Dataset content -
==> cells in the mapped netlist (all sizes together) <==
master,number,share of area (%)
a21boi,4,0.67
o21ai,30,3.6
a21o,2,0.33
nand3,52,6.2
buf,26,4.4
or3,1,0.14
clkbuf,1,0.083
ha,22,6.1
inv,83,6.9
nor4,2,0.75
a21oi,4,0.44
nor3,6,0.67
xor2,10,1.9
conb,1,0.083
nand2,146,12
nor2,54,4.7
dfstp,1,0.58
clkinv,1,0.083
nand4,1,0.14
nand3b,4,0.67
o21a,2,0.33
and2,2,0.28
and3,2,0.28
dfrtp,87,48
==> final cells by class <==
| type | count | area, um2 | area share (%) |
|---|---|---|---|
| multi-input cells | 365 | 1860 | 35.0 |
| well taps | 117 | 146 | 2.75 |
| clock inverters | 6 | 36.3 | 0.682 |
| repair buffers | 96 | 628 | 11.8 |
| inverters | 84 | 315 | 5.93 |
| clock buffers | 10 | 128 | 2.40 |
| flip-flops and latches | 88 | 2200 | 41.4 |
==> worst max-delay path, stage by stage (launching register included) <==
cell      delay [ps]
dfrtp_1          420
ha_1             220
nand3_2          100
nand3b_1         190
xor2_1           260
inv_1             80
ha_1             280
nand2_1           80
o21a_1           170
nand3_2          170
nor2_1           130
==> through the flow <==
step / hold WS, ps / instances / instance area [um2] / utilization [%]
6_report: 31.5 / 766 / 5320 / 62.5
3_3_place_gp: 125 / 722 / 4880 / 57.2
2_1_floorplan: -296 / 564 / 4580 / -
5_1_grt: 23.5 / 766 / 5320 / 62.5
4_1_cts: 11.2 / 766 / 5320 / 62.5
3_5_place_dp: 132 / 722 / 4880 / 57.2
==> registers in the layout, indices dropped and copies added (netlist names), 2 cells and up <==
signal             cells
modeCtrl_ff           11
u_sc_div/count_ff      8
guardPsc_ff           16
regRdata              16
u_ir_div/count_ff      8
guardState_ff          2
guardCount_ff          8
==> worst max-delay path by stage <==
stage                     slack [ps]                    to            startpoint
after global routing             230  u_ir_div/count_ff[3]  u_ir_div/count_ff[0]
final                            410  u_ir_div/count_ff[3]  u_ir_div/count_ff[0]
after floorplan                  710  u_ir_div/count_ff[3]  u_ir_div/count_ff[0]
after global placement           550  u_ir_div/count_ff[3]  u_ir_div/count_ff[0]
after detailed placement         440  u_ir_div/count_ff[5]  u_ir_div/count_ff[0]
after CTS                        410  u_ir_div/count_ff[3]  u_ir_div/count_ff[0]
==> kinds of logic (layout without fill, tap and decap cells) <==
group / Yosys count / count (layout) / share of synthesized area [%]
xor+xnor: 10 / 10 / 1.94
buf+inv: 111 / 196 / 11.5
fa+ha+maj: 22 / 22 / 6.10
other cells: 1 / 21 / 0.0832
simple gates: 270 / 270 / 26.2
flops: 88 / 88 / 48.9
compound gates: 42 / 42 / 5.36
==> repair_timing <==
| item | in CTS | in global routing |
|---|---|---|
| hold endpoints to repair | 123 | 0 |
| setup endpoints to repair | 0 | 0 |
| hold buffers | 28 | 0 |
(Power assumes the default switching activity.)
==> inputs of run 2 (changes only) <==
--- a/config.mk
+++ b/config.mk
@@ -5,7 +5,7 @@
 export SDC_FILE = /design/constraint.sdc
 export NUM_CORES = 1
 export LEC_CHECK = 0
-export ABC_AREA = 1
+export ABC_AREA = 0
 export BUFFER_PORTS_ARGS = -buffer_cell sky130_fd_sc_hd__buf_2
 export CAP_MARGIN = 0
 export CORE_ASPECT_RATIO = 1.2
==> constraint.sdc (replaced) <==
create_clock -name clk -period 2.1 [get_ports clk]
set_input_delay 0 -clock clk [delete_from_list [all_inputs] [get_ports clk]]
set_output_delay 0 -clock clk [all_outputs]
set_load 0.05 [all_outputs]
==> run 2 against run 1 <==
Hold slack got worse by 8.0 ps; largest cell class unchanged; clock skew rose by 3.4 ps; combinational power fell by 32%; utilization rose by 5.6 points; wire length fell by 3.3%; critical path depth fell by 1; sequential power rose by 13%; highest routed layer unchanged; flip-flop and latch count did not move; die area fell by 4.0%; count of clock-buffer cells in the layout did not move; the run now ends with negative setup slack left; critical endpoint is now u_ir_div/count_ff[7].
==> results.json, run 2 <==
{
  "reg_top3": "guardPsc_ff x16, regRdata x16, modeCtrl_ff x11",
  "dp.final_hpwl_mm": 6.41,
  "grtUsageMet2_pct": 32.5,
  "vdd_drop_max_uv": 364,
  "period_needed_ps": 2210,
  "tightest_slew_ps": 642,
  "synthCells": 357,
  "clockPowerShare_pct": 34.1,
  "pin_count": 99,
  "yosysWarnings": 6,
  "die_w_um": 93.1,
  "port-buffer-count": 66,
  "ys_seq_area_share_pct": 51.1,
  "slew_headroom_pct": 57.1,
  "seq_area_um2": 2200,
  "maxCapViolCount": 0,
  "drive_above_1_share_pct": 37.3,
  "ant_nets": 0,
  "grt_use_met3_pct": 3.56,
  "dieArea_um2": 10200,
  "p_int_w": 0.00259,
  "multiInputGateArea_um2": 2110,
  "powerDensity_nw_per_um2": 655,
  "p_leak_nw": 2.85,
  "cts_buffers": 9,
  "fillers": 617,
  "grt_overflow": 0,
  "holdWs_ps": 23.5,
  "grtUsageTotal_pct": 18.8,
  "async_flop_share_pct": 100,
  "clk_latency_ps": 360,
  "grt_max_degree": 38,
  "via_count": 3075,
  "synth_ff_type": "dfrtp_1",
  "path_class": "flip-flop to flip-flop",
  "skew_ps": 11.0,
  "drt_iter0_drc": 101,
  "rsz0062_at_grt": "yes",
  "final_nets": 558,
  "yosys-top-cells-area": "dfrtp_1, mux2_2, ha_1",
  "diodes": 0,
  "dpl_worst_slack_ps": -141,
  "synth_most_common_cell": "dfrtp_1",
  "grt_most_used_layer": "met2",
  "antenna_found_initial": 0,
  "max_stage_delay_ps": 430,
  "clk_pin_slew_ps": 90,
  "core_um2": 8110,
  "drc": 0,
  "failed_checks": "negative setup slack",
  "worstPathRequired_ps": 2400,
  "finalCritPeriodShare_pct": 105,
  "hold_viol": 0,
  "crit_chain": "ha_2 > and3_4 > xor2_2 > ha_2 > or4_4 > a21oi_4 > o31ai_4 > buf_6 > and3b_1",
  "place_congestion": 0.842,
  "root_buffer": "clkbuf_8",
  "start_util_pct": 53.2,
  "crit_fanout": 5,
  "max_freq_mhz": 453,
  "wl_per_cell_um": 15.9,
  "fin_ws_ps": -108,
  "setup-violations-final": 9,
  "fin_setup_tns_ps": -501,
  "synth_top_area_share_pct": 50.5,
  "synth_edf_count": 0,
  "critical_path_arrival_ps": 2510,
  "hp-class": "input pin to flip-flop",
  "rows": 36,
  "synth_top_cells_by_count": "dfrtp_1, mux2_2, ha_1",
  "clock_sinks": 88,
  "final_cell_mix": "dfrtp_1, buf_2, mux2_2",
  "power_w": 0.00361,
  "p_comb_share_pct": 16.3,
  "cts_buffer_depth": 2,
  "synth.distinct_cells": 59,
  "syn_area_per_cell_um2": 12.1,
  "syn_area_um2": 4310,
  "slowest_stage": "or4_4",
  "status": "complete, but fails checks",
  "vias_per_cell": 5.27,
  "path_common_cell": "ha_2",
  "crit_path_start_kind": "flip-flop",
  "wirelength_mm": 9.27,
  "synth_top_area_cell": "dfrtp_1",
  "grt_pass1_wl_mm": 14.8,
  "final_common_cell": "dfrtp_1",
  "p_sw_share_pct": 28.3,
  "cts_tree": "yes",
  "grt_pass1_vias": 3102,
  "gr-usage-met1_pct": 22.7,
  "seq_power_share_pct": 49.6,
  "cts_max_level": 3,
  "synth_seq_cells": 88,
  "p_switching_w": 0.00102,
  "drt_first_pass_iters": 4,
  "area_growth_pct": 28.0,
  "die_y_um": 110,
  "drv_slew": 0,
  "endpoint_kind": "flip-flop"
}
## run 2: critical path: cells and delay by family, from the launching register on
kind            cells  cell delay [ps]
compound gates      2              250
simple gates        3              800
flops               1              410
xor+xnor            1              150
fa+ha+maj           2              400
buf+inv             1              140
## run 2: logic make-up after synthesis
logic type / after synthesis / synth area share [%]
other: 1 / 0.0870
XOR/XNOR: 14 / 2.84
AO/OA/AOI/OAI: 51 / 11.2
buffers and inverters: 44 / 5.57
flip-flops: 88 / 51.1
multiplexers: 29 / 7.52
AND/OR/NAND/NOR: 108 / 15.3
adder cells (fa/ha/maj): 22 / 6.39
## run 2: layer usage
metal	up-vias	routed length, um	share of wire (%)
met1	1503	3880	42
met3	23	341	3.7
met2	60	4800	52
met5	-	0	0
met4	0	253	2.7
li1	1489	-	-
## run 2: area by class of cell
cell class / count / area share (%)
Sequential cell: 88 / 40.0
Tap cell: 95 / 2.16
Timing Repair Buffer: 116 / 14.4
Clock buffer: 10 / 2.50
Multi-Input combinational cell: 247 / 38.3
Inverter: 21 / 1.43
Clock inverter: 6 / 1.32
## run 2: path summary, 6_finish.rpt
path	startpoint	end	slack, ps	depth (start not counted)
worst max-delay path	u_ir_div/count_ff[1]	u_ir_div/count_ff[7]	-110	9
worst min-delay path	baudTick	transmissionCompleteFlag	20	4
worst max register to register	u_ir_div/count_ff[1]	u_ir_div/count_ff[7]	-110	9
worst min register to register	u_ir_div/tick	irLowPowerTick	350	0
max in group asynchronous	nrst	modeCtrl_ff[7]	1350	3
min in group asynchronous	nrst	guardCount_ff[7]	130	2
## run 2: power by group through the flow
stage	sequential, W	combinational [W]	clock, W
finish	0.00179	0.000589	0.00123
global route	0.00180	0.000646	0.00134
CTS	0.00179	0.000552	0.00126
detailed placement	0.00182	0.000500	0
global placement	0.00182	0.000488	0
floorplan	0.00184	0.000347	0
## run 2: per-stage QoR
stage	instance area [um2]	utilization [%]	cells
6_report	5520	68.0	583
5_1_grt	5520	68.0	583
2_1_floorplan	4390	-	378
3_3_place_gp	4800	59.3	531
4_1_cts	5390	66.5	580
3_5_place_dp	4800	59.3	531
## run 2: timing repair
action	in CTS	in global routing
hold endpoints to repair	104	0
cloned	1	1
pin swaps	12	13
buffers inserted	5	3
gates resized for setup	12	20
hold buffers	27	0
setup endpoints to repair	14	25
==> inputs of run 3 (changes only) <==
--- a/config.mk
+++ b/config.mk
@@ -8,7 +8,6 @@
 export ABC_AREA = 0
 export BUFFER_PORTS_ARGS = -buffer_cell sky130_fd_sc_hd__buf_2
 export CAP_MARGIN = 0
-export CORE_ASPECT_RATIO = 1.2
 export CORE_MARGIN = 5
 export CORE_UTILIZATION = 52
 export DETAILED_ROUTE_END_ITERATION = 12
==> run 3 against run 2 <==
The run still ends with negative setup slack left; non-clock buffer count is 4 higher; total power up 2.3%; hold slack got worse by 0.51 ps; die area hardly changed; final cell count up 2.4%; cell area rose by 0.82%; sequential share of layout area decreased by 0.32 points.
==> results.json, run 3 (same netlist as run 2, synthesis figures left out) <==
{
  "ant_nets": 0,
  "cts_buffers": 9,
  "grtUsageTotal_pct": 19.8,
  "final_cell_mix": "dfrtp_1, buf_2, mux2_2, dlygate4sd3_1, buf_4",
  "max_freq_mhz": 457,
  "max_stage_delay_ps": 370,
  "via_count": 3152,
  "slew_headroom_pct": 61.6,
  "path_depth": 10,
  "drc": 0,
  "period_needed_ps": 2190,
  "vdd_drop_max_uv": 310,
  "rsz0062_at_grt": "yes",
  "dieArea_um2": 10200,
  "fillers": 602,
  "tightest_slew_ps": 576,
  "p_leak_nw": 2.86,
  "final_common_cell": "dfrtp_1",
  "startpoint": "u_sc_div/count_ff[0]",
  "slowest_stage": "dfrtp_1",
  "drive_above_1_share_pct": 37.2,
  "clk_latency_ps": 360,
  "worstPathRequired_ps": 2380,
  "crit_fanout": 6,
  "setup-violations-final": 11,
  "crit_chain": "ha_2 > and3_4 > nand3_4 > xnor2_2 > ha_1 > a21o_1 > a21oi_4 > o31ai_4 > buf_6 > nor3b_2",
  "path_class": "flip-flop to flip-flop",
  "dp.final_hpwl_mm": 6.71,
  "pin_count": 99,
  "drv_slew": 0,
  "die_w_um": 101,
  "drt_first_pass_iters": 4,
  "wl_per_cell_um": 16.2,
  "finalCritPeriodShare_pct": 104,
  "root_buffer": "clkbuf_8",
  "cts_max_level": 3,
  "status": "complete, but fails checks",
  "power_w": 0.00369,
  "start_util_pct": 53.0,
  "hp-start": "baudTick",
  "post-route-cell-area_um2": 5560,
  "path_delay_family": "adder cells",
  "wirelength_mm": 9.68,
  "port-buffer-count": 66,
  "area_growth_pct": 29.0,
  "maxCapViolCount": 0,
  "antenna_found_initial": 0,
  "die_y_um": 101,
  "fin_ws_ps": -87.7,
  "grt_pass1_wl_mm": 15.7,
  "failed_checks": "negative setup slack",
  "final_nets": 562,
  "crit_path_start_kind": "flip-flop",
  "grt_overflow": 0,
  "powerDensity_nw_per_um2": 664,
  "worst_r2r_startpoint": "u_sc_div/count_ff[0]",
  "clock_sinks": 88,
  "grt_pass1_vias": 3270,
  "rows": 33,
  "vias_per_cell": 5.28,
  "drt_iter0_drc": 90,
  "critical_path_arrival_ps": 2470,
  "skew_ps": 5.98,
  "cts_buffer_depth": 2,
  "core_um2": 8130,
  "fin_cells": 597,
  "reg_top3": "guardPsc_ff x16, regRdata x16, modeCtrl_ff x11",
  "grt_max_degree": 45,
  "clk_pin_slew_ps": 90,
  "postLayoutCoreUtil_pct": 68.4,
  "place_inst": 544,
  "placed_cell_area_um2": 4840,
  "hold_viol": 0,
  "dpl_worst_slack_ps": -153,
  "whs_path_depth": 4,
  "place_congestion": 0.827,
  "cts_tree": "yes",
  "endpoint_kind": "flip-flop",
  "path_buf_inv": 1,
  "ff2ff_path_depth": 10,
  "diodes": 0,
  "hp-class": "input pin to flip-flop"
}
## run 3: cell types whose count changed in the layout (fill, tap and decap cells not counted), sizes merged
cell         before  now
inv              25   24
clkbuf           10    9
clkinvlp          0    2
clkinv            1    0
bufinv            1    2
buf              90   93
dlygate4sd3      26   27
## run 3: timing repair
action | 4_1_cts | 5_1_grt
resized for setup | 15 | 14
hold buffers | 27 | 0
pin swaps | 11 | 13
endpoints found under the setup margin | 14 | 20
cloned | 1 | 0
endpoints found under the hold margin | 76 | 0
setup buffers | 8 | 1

Work instructions - Retype only this range exactly: the first line of the data through the line where "2200 | 41.4 |" appears.

Your solution -
==> cells in the mapped netlist (all sizes together) <==
master,number,share of area (%)
a21boi,4,0.67
o21ai,30,3.6
a21o,2,0.33
nand3,52,6.2
buf,26,4.4
or3,1,0.14
clkbuf,1,0.083
ha,22,6.1
inv,83,6.9
nor4,2,0.75
a21oi,4,0.44
nor3,6,0.67
xor2,10,1.9
conb,1,0.083
nand2,146,12
nor2,54,4.7
dfstp,1,0.58
clkinv,1,0.083
nand4,1,0.14
nand3b,4,0.67
o21a,2,0.33
and2,2,0.28
and3,2,0.28
dfrtp,87,48
==> final cells by class <==
| type | count | area, um2 | area share (%) |
|---|---|---|---|
| multi-input cells | 365 | 1860 | 35.0 |
| well taps | 117 | 146 | 2.75 |
| clock inverters | 6 | 36.3 | 0.682 |
| repair buffers | 96 | 628 | 11.8 |
| inverters | 84 | 315 | 5.93 |
| clock buffers | 10 | 128 | 2.40 |
| flip-flops and latches | 88 | 2200 | 41.4 |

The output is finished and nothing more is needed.